朝、子どもを目の端で見守りながら家事をしていました。
いつも布巾を干している場所があり、我が子は興味津々で手を伸ばして遊んでいます。
すると突然、「カラン」と金属が落ちる音が。
見ると、布巾を留めていた金属クリップが床に落ちていました。
「手が届くようになったんだな。これはもう、この場所には干せないな」
そう思い、すぐにクリップを拾いました。
ところが、少しして妻が片付けようとした時、クリップに使われていた丸い金属部品が1つなくなっていることに気付きました。
一気に血の気が引きました。
周囲を探しても見つからず、机の下も確認しましたがありません。
「まさか、誤飲した……?」
慌てて我が子の様子を確認しましたが、普段と変わった様子はありません。
クリップが落ちた瞬間にすぐ拾っていたので、握って飲み込む時間はなかったと思いました。それでも、部品が見つからない限り、誤飲の可能性は否定できません。
夫婦で必死に探し続けること約10分。
ようやくプレイマットの下まで跳ね飛んでいた部品を見つけることができました。
本当に安心しました。
今回改めて思ったのは、「誤飲する物を置かない」だけでは十分ではないということです。
まさか、全体重を使って物を壊し、小さな部品が外れるなんて想像していませんでした。
子どもは、本当に親の想像を超えてきます。
今回の出来事をきっかけに、妻とも「もっと環境を見直そう」と話し合いました。
人はどれだけ気を付けていても、ヒューマンエラーをゼロにはできません。
だからこそ大切なのは、ミスをしないことではなく、ミスをしても事故につながらない環境を作ること。
今回のように事故につながらなかったのは本当に幸運でした。
この経験を無駄にしないためにも、私たちは「7〜8か月という今の時期には、他にどんな危険が潜んでいるのだろう?」と改めて調べてみることにしました。
すると、驚いたことに、この時期は誤飲だけでなく、転落ややけど、溺水、指はさみ、家具の転倒など、家庭内で起こりやすい事故が一気に増える時期だということが分かりました。
その理由はとてもシンプルです。
赤ちゃんは昨日までできなかったことが、今日は突然できるようになるからです。
ハイハイで思わぬ場所まで移動したり、おすわりが安定して両手が自由になったり、指先で小さな物をつまめるようになったり。

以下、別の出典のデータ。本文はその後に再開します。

## src/design/cnn_pkg.sv

```systemverilog
package cnn_pkg;

  // ------------------------------
  // word and accumulator widths
  // ------------------------------
  localparam int DATA_W = 32;
  localparam int ACC_W  = 64;

  // sums are rounded by adding SCALE/2 and dividing by this fixed-point scale
  localparam int SCALE = 128;

  // width of the write and read addresses
  localparam int ADDR_W = 16;

  typedef logic signed [DATA_W-1:0] data_t;
  typedef logic signed [ACC_W-1:0]  acc_t;

  // write port select codes where any unused code is dropped
  typedef enum logic [2:0] {
    SEL_IMG     = 3'd0,
    SEL_CONV_K  = 3'd1,
    SEL_CONV_B  = 3'd2,
    SEL_DENSE_K = 3'd3,
    SEL_DENSE_B = 3'd4
  } mem_sel_t;

  // top level sequencer states
  typedef enum logic [1:0] {
    ST_IDLE,
    ST_CONV,
    ST_POOL,
    ST_DENSE
  } infer_state_t;

endpackage

```

## src/design/pool_avg_stage.sv

```systemverilog
`timescale 1ns/1ps

module pool_avg_stage #(
  parameter int IMG_H   = 8,
  parameter int IMG_W   = 8,
  parameter int CONV_CH = 4
) (
  input  logic                       clk,
  input  logic                       rst_n,
  input  logic                       start,
  input  cnn_pkg::data_t             fm_data,
  input  logic [cnn_pkg::ADDR_W-1:0] avg_addr,
  output logic                       done,
  output logic [cnn_pkg::ADDR_W-1:0] fm_addr,
  output cnn_pkg::data_t             avg_data
);

  localparam int AW     = cnn_pkg::ADDR_W;
  localparam int PH     = IMG_H / 2;
  localparam int PW     = IMG_W / 2;
  localparam int NPOOL  = PH * PW;
  localparam int AVG_AW = $clog2(CONV_CH);

  typedef enum logic [1:0] {S_IDLE, S_SCAN, S_AVG} pool_state_t;

  pool_state_t    state;
  logic [AW-1:0]  ch, pr, pc;
  logic           dy, dx;
  cnn_pkg::data_t mx;
  cnn_pkg::data_t win_max;
  cnn_pkg::acc_t  sum;
  cnn_pkg::data_t avg;
  cnn_pkg::data_t avg_mem [CONV_CH];

  assign fm_addr = AW'(((2 * int'(pr) + int'(dy)) * IMG_W + 2 * int'(pc) + int'(dx)) *
                       CONV_CH + int'(ch));

  // the first word of each 2x2 window seeds its running max
  assign win_max = (!dy && !dx) ? fm_data : ((fm_data > mx) ? fm_data : mx);

  // signed division truncates toward zero
  assign avg = cnn_pkg::data_t'((sum + cnn_pkg::acc_t'(NPOOL / 2)) / cnn_pkg::acc_t'(NPOOL));

  always_ff @(posedge clk or negedge rst_n) begin
    if (!rst_n) begin
      state <= S_IDLE;
      done  <= 1'b0;
      ch    <= '0;
      pr    <= '0;
      pc    <= '0;
      dy    <= 1'b0;
      dx    <= 1'b0;
      mx    <= '0;
      sum   <= '0;
    end else begin
      done <= 1'b0;
      case (state)
        S_IDLE: if (start) state <= S_SCAN;
        S_SCAN: begin
          mx <= win_max;
          dx <= ~dx;
          if (dx) begin
            dy <= ~dy;
            if (dy) begin
              // window complete
              sum <= sum + cnn_pkg::acc_t'(win_max);
              if (pc != AW'(PW - 1)) begin
                pc <= pc + 1'b1;
              end else begin
                pc <= '0;
                if (pr != AW'(PH - 1)) begin
                  pr <= pr + 1'b1;
                end else begin
                  pr    <= '0;
                  state <= S_AVG;
                end
              end
            end
          end
        end
        S_AVG: begin
          sum <= '0;
          if (ch != AW'(CONV_CH - 1)) begin
            ch    <= ch + 1'b1;
            state <= S_SCAN;
          end else begin
            ch    <= '0;
            state <= S_IDLE;
            done  <= 1'b1;
          end
        end
        default: state <= S_IDLE;
      endcase
    end
  end

  always_ff @(posedge clk) begin
    if (state == S_AVG) avg_mem[ch[AVG_AW-1:0]] <= avg;
  end

  assign avg_data = avg_mem[avg_addr[AVG_AW-1:0]];

endmodule

```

親からすると「まだそこまではできないだろう」と思っていることを、子どもはあっさりと超えてきます。
実際、今回も私たちは「飲み込める物は置いていない」と思っていました。
しかし、子どもはクリップを壊し、「飲み込める物」を自分で作り出してしまいました。
これは正直、想像もしていませんでした。
だからこそ、事故を防ぐためには「危険な物を片付ける」だけでは足りず、「もし壊れたらどうなるか」「もし引っ張ったらどうなるか」と、一歩先まで想像して環境を整えることが大切なのだと感じています。
もちろん、人はどれだけ注意していてもミスをします。
育児中ならなおさらです。
寝不足の日もあれば、家事に追われる日もあります。
だから私は、「ミスをしないこと」を目指すのではなく、「ミスをしても事故につながらない環境」を作ることが、本当の事故予防なのではないかと思うようになりました。
今回の経験をきっかけに、わが家でも家の中をもう一度見直し、「ここは本当に安全だろうか?」という視点で一つひとつ確認していこうと思っています。
そして次回の記事では、消費者庁や厚生労働省、日本小児科学会などの公的機関・専門機関の情報や研究結果を参考にしながら、7〜8か月の赤ちゃんに本当に気を付けたいことを、新米パパ・ママにも分かりやすくまとめたいと思います。
「うちは大丈夫」と思っていた私たちだからこそ伝えられることがあると思っています。
今回の経験が、皆さんのお子さんの事故を一つでも防ぐきっかけになれば、とてもうれしいです。